● **Records supplied**:
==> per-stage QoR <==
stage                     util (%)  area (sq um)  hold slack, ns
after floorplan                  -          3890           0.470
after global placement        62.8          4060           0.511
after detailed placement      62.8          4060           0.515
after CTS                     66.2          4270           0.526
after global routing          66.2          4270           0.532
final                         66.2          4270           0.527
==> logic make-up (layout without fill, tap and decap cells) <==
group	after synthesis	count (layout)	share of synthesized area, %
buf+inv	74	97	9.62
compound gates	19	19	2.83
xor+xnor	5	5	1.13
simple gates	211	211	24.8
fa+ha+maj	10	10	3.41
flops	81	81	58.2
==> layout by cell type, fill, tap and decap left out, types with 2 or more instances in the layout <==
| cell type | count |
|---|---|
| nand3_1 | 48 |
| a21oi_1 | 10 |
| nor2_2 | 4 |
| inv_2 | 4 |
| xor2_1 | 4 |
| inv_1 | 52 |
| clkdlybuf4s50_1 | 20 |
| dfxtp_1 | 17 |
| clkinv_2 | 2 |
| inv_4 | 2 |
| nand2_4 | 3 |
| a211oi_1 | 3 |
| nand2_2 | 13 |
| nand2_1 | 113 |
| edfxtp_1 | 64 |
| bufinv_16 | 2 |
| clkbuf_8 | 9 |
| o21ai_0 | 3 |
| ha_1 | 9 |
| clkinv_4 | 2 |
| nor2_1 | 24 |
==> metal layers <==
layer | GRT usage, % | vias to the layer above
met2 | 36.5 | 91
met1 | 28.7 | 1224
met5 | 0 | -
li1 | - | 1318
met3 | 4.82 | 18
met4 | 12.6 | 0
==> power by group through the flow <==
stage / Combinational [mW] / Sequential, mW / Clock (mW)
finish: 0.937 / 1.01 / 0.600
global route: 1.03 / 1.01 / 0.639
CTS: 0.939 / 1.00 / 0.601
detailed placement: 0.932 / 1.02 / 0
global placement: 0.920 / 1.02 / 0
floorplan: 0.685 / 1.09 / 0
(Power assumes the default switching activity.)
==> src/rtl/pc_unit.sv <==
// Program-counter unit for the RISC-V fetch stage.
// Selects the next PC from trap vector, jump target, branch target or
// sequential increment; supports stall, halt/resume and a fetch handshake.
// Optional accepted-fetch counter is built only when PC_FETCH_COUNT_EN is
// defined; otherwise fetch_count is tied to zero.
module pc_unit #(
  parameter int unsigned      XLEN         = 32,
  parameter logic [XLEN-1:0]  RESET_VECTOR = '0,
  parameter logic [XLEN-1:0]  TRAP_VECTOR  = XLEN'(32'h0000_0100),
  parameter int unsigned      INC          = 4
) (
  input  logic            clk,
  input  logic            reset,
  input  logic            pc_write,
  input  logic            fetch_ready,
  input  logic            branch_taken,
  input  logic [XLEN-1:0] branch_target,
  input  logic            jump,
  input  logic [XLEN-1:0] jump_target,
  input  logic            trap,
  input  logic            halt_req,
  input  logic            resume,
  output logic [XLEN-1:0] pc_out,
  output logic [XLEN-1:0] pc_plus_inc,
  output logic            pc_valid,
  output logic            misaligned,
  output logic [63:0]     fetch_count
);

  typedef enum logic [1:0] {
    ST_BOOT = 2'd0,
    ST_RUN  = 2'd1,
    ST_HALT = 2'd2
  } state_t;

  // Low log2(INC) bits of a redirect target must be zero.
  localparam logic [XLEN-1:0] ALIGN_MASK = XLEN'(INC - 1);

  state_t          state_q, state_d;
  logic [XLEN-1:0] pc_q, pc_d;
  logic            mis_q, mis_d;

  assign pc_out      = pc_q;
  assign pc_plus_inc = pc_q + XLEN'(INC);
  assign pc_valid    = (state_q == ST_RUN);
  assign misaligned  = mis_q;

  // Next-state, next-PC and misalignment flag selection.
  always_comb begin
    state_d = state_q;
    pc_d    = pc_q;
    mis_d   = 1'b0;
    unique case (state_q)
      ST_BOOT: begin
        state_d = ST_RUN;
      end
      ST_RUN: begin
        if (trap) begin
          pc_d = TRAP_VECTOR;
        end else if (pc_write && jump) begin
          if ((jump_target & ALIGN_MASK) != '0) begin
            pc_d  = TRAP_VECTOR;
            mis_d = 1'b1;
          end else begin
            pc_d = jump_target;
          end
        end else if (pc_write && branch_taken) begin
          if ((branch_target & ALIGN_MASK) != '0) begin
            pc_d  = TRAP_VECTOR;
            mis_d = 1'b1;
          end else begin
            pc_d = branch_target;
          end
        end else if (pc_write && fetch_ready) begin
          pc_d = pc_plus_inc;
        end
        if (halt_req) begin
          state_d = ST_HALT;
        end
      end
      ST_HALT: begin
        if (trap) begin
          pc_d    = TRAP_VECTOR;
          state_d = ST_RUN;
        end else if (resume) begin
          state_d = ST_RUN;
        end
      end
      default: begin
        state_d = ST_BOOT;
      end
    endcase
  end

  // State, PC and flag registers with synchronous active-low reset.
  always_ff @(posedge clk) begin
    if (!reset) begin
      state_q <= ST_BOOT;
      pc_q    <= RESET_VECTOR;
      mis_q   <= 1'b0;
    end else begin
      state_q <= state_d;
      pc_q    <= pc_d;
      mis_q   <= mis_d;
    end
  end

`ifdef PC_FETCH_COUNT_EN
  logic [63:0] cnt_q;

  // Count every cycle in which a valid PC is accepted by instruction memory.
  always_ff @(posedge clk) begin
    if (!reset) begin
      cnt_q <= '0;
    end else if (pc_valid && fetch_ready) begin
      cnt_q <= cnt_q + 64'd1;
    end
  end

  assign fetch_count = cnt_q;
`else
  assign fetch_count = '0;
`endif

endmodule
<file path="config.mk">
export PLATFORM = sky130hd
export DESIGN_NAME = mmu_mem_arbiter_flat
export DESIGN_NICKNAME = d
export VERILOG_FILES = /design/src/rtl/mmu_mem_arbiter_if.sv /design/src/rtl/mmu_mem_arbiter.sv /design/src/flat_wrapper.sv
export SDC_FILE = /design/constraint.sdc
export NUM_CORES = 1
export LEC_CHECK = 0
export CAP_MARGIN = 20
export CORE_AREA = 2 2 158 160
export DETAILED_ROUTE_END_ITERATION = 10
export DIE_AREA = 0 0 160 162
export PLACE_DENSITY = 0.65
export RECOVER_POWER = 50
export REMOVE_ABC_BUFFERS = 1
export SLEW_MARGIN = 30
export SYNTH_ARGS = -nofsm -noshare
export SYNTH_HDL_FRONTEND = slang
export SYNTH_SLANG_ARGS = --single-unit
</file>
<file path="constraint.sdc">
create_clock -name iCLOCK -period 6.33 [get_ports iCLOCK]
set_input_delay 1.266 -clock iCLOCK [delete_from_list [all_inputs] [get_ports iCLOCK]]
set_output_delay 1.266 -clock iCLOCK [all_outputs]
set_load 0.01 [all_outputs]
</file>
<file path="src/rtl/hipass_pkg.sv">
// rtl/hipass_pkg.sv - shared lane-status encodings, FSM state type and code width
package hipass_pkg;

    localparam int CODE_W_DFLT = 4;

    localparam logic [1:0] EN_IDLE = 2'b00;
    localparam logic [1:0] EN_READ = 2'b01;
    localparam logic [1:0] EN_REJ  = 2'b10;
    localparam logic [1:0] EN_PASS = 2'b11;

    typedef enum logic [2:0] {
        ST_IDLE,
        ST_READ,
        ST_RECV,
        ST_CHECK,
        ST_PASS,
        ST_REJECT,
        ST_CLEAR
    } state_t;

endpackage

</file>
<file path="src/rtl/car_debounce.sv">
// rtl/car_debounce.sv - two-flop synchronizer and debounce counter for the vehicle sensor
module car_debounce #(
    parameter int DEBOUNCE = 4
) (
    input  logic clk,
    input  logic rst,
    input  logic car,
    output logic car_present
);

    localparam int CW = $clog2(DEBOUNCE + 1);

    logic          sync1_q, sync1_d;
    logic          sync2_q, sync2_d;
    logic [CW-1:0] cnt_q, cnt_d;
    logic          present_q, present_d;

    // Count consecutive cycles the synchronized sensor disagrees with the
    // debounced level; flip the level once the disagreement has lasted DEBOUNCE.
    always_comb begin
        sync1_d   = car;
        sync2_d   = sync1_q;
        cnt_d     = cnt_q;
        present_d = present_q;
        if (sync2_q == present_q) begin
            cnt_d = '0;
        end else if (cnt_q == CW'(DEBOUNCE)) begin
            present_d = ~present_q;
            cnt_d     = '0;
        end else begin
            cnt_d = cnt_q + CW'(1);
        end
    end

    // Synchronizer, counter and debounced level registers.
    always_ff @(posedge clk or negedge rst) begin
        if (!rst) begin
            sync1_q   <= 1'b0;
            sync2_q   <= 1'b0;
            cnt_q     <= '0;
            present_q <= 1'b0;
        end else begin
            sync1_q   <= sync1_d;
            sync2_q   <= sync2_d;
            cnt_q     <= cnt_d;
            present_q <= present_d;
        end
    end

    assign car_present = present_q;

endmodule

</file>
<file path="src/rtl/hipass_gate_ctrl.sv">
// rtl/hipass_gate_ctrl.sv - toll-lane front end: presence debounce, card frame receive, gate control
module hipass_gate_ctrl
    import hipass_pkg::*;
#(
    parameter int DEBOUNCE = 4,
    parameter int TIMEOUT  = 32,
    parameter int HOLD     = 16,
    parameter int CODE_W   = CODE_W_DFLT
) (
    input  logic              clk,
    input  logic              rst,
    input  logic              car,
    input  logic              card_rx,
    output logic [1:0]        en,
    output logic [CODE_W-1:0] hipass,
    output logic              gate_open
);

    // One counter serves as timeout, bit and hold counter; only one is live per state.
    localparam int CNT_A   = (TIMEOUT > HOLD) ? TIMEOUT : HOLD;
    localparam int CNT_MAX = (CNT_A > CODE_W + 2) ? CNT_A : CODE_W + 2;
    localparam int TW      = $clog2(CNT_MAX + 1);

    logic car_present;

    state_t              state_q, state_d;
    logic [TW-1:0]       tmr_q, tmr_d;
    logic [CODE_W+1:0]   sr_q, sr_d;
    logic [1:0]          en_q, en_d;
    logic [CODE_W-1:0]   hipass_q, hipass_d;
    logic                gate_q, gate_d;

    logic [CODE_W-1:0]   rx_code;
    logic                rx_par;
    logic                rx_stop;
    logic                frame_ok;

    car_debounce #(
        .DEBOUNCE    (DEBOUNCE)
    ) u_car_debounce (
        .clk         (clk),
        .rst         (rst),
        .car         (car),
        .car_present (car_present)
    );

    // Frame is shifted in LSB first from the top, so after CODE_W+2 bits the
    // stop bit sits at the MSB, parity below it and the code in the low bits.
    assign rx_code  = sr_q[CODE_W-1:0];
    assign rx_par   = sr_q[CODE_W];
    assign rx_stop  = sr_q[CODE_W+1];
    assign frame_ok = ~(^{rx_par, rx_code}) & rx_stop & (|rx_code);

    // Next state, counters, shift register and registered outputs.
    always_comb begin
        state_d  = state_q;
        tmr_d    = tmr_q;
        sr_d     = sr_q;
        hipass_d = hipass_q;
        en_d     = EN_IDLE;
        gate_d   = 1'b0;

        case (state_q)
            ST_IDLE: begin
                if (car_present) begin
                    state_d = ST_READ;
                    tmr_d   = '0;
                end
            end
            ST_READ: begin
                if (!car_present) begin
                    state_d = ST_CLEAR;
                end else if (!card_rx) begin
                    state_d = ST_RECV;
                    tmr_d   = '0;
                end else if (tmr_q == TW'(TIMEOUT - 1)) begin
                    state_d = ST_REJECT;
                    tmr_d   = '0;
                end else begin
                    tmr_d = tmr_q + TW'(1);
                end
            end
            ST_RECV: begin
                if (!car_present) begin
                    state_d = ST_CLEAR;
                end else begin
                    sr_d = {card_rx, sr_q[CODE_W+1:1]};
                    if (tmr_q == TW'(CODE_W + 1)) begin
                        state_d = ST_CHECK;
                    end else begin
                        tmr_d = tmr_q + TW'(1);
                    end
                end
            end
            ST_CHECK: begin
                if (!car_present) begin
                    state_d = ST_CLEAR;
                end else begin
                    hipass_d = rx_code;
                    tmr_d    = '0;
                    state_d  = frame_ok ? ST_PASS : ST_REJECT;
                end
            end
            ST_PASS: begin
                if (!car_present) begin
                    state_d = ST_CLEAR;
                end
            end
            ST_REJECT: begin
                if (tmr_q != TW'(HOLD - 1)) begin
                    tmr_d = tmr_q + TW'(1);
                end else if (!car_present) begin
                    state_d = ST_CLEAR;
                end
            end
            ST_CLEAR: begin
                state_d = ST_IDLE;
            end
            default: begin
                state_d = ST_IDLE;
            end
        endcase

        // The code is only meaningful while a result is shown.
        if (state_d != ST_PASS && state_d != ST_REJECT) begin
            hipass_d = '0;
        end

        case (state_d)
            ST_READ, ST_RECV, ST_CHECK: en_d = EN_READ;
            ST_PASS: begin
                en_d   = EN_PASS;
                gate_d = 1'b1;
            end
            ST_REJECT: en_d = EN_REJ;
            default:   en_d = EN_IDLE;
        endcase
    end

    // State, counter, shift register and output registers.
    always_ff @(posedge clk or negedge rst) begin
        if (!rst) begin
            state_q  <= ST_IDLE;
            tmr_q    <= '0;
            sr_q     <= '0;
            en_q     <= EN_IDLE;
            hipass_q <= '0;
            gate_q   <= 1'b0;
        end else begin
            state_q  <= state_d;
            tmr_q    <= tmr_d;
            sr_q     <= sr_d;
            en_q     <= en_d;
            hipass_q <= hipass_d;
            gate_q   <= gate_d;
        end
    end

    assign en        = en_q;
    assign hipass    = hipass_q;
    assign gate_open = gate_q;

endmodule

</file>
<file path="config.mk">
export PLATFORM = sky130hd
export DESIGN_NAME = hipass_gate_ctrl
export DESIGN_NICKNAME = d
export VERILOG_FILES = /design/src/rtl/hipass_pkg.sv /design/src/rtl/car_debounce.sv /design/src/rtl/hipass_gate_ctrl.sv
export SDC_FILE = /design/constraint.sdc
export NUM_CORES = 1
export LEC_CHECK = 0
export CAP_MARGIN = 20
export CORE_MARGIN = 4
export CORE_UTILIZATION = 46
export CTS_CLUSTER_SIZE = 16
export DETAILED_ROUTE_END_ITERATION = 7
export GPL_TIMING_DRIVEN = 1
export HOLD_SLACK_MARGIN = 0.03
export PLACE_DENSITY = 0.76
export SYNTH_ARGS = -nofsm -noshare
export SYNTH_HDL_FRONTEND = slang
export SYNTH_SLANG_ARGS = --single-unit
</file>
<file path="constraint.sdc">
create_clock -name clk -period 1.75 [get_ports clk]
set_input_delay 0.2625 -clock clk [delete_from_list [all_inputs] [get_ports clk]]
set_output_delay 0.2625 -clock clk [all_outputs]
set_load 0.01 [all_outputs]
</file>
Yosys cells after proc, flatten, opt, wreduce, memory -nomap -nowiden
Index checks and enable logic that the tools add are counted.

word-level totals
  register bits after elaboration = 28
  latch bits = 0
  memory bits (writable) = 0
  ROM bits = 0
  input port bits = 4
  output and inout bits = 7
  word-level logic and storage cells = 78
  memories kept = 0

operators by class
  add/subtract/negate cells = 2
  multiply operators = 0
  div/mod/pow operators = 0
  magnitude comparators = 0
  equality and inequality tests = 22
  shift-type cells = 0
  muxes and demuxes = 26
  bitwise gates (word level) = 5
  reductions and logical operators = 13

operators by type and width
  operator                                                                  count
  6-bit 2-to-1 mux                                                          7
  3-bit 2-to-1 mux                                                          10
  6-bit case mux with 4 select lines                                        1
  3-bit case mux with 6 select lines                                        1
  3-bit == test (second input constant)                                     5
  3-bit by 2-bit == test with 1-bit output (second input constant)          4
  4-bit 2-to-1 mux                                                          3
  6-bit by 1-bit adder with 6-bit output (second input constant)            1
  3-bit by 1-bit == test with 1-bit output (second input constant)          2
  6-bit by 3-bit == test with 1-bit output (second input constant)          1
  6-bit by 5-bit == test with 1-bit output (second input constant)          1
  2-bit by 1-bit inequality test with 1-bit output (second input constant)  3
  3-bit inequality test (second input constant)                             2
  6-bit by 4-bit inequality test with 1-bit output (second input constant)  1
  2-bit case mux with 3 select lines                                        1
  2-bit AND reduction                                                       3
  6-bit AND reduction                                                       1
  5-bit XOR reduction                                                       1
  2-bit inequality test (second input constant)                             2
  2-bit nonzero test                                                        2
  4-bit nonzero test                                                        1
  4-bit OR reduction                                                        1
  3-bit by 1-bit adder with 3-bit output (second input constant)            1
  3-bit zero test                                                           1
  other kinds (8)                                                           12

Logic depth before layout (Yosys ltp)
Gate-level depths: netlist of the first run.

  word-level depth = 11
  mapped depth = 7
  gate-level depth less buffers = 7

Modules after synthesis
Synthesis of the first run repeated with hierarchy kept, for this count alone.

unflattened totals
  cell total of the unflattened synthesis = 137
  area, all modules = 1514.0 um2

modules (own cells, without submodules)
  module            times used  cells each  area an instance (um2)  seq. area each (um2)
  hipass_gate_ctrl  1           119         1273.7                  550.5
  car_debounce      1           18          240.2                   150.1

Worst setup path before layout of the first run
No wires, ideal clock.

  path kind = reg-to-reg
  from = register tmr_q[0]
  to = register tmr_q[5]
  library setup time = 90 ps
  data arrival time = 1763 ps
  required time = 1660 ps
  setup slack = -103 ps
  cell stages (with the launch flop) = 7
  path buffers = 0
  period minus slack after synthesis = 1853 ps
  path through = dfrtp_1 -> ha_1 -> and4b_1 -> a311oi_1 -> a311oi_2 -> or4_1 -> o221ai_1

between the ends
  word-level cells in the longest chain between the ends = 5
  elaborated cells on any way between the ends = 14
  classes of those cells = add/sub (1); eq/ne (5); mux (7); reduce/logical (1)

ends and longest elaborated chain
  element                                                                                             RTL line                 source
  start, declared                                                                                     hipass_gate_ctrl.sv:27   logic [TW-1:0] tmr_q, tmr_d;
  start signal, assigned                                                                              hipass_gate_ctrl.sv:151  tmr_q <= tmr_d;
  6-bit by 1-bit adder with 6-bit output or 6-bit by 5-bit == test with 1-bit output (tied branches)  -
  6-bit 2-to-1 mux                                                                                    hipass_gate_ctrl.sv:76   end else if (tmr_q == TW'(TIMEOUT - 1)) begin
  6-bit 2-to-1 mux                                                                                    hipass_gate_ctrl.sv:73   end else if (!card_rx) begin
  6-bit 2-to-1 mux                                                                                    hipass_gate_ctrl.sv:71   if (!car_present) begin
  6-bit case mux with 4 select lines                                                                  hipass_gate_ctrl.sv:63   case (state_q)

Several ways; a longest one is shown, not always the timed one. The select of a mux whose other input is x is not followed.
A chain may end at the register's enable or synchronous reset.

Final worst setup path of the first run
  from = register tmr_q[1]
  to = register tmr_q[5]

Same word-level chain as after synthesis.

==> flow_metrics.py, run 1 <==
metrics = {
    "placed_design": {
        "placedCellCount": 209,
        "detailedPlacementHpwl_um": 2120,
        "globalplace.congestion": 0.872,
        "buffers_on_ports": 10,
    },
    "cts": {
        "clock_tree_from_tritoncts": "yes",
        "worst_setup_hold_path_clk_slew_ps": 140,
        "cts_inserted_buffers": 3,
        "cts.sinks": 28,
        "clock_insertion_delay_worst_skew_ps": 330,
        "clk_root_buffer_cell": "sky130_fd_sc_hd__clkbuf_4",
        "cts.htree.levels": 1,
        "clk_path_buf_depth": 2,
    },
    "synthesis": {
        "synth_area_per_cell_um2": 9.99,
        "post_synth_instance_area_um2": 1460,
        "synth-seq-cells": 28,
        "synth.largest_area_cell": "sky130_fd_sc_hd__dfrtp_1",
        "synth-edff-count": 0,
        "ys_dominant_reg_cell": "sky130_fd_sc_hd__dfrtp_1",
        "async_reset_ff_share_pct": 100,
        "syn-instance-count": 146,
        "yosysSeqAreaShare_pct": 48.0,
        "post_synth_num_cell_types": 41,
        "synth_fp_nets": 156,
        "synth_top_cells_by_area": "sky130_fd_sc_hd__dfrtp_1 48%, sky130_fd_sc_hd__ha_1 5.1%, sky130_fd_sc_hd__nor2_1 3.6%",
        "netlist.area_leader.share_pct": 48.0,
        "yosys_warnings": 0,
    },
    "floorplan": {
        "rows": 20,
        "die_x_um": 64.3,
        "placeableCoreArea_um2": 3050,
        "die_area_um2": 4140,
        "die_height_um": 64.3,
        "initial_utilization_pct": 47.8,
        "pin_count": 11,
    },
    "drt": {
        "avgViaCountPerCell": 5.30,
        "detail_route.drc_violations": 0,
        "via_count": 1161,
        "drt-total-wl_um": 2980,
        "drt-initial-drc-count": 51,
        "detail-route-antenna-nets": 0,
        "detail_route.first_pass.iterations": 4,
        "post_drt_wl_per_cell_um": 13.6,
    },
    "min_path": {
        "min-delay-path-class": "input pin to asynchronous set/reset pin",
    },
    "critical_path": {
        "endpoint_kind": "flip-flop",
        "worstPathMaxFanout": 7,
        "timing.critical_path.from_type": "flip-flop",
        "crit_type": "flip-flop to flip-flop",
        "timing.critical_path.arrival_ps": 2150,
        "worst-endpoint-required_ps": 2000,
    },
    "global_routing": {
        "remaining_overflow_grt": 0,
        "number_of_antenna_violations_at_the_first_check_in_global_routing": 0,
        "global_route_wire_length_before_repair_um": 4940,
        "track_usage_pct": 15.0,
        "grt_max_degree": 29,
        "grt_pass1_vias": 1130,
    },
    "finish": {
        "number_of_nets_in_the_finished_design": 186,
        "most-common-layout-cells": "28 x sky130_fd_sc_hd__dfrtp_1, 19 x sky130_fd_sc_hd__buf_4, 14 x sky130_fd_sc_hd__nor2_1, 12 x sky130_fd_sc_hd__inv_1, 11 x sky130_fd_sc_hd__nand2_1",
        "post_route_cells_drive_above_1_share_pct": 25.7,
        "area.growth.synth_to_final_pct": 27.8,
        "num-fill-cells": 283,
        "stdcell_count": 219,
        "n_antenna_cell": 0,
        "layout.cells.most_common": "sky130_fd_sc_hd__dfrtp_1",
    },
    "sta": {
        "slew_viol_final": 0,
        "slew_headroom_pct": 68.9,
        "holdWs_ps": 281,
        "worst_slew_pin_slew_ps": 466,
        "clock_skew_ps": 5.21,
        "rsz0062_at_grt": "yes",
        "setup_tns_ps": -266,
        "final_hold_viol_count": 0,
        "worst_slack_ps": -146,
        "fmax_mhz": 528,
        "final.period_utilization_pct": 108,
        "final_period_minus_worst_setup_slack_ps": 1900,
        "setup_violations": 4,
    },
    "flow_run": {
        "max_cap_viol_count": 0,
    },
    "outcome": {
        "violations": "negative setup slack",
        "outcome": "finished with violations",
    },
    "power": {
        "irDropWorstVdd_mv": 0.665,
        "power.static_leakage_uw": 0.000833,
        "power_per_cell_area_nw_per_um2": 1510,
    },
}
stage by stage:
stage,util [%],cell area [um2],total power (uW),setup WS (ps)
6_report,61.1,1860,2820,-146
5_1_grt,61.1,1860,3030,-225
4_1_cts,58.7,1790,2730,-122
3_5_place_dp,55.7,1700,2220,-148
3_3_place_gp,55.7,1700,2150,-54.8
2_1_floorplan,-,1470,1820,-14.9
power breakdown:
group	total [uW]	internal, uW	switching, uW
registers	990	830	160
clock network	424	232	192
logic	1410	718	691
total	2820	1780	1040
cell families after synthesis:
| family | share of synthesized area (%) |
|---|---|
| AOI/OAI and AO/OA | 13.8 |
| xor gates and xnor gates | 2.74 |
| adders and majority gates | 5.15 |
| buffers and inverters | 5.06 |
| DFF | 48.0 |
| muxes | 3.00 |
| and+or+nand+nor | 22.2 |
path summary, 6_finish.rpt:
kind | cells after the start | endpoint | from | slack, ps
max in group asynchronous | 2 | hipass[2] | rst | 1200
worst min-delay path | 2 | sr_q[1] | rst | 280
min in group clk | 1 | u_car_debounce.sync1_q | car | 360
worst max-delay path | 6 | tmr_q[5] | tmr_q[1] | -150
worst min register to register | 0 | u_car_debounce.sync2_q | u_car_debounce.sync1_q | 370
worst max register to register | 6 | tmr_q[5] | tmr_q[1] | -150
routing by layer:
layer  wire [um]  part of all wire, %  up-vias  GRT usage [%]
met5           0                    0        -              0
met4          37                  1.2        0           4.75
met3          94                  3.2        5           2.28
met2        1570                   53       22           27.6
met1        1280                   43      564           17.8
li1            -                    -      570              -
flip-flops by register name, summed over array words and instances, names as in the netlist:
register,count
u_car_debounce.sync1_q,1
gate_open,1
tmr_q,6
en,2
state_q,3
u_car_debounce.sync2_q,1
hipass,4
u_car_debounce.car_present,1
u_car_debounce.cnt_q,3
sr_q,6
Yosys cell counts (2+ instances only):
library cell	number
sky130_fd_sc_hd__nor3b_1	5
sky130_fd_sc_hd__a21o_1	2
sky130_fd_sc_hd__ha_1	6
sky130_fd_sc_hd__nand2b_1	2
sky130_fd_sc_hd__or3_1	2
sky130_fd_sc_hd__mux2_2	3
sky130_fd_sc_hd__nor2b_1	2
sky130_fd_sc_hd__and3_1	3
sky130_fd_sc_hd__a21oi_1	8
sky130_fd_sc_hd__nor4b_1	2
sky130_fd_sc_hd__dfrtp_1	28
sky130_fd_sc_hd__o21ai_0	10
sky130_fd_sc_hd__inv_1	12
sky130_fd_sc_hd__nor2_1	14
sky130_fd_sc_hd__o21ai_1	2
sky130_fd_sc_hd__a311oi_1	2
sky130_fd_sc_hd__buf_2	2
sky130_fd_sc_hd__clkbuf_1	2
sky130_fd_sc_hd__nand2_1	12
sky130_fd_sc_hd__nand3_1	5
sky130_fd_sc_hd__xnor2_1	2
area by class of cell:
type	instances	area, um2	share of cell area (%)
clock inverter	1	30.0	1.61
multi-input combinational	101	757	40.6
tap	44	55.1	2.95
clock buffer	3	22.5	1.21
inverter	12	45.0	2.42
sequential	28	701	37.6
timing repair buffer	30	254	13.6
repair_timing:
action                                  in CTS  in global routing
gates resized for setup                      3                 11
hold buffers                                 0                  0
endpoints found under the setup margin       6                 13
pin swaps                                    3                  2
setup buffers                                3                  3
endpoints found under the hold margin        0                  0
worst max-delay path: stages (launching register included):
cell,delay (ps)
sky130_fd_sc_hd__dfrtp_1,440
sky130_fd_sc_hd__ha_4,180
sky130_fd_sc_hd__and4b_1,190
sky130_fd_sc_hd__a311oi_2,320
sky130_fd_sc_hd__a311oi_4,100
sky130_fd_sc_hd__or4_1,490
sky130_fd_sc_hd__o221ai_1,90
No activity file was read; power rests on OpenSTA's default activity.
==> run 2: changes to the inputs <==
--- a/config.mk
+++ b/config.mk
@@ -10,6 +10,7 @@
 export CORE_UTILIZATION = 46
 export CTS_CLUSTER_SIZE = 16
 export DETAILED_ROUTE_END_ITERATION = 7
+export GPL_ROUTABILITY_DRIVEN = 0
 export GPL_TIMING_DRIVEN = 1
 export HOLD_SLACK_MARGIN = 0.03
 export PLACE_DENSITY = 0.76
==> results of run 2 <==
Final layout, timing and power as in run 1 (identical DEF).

● **Aim of the task**: In the entries above, the lines between the one holding "gate-level depth less buffers = 7" and the one holding "period minus slack", inclusive, are to be printed exactly as written, and those alone.

● **Task answer**:
  gate-level depth less buffers = 7

Modules after synthesis
Synthesis of the first run repeated with hierarchy kept, for this count alone.

unflattened totals
  cell total of the unflattened synthesis = 137
  area, all modules = 1514.0 um2

modules (own cells, without submodules)
  module            times used  cells each  area an instance (um2)  seq. area each (um2)
  hipass_gate_ctrl  1           119         1273.7                  550.5
  car_debounce      1           18          240.2                   150.1

Worst setup path before layout of the first run
No wires, ideal clock.

  path kind = reg-to-reg
  from = register tmr_q[0]
  to = register tmr_q[5]
  library setup time = 90 ps
  data arrival time = 1763 ps
  required time = 1660 ps
  setup slack = -103 ps
  cell stages (with the launch flop) = 7
  path buffers = 0
  period minus slack after synthesis = 1853 ps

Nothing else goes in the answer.